#### [Data supplied]
.....

### config.mk
export PLATFORM = sky130hd
export DESIGN_NAME = regwin_ctrl
export DESIGN_NICKNAME = d
export VERILOG_FILES = /design/src/rtl/regwin_pkg.sv /design/src/rtl/regwin_base.sv /design/src/rtl/regwin_start.sv /design/src/rtl/regwin_frame.sv /design/src/rtl/regwin_ctrl.sv
export SDC_FILE = /design/constraint.sdc
export NUM_CORES = 1
export LEC_CHECK = 0
export ABC_CLOCK_PERIOD_IN_PS = 4500
export BUFFER_PORTS_ARGS = -buffer_cell sky130_fd_sc_hd__buf_2
export CAP_MARGIN = 25
export CORE_MARGIN = 10
export CORE_UTILIZATION = 55
export DETAILED_ROUTE_END_ITERATION = 10
export PLACE_DENSITY_LB_ADDON = 0.2
export SETUP_SLACK_MARGIN = 0.3
export SYNTH_ARGS = -nofsm -noshare
export SYNTH_HDL_FRONTEND = slang
export SYNTH_SLANG_ARGS = --single-unit
### constraint.sdc
create_clock -name clk -period 4.5 [get_ports clk]
set_clock_uncertainty 0.1 [all_clocks]
set_input_delay 0.9 -clock clk [delete_from_list [all_inputs] [get_ports clk]]
set_output_delay 0.9 -clock clk [all_outputs]
set_load 0.02 [all_outputs]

.....

All of the data above must be repeated exactly.

### config.mk
export PLATFORM = sky130hd
export DESIGN_NAME = regwin_ctrl
export DESIGN_NICKNAME = d
export VERILOG_FILES = /design/src/rtl/regwin_pkg.sv /design/src/rtl/regwin_base.sv /design/src/rtl/regwin_start.sv /design/src/rtl/regwin_frame.sv /design/src/rtl/regwin_ctrl.sv
export SDC_FILE = /design/constraint.sdc
export NUM_CORES = 1
export LEC_CHECK = 0
export ABC_CLOCK_PERIOD_IN_PS = 4500
export BUFFER_PORTS_ARGS = -buffer_cell sky130_fd_sc_hd__buf_2
export CAP_MARGIN = 25
export CORE_MARGIN = 10
export CORE_UTILIZATION = 55
export DETAILED_ROUTE_END_ITERATION = 10
export PLACE_DENSITY_LB_ADDON = 0.2
export SETUP_SLACK_MARGIN = 0.3
export SYNTH_ARGS = -nofsm -noshare
export SYNTH_HDL_FRONTEND = slang
export SYNTH_SLANG_ARGS = --single-unit
### constraint.sdc
create_clock -name clk -period 4.5 [get_ports clk]
set_clock_uncertainty 0.1 [all_clocks]
set_input_delay 0.9 -clock clk [delete_from_list [all_inputs] [get_ports clk]]
set_output_delay 0.9 -clock clk [all_outputs]
set_load 0.02 [all_outputs]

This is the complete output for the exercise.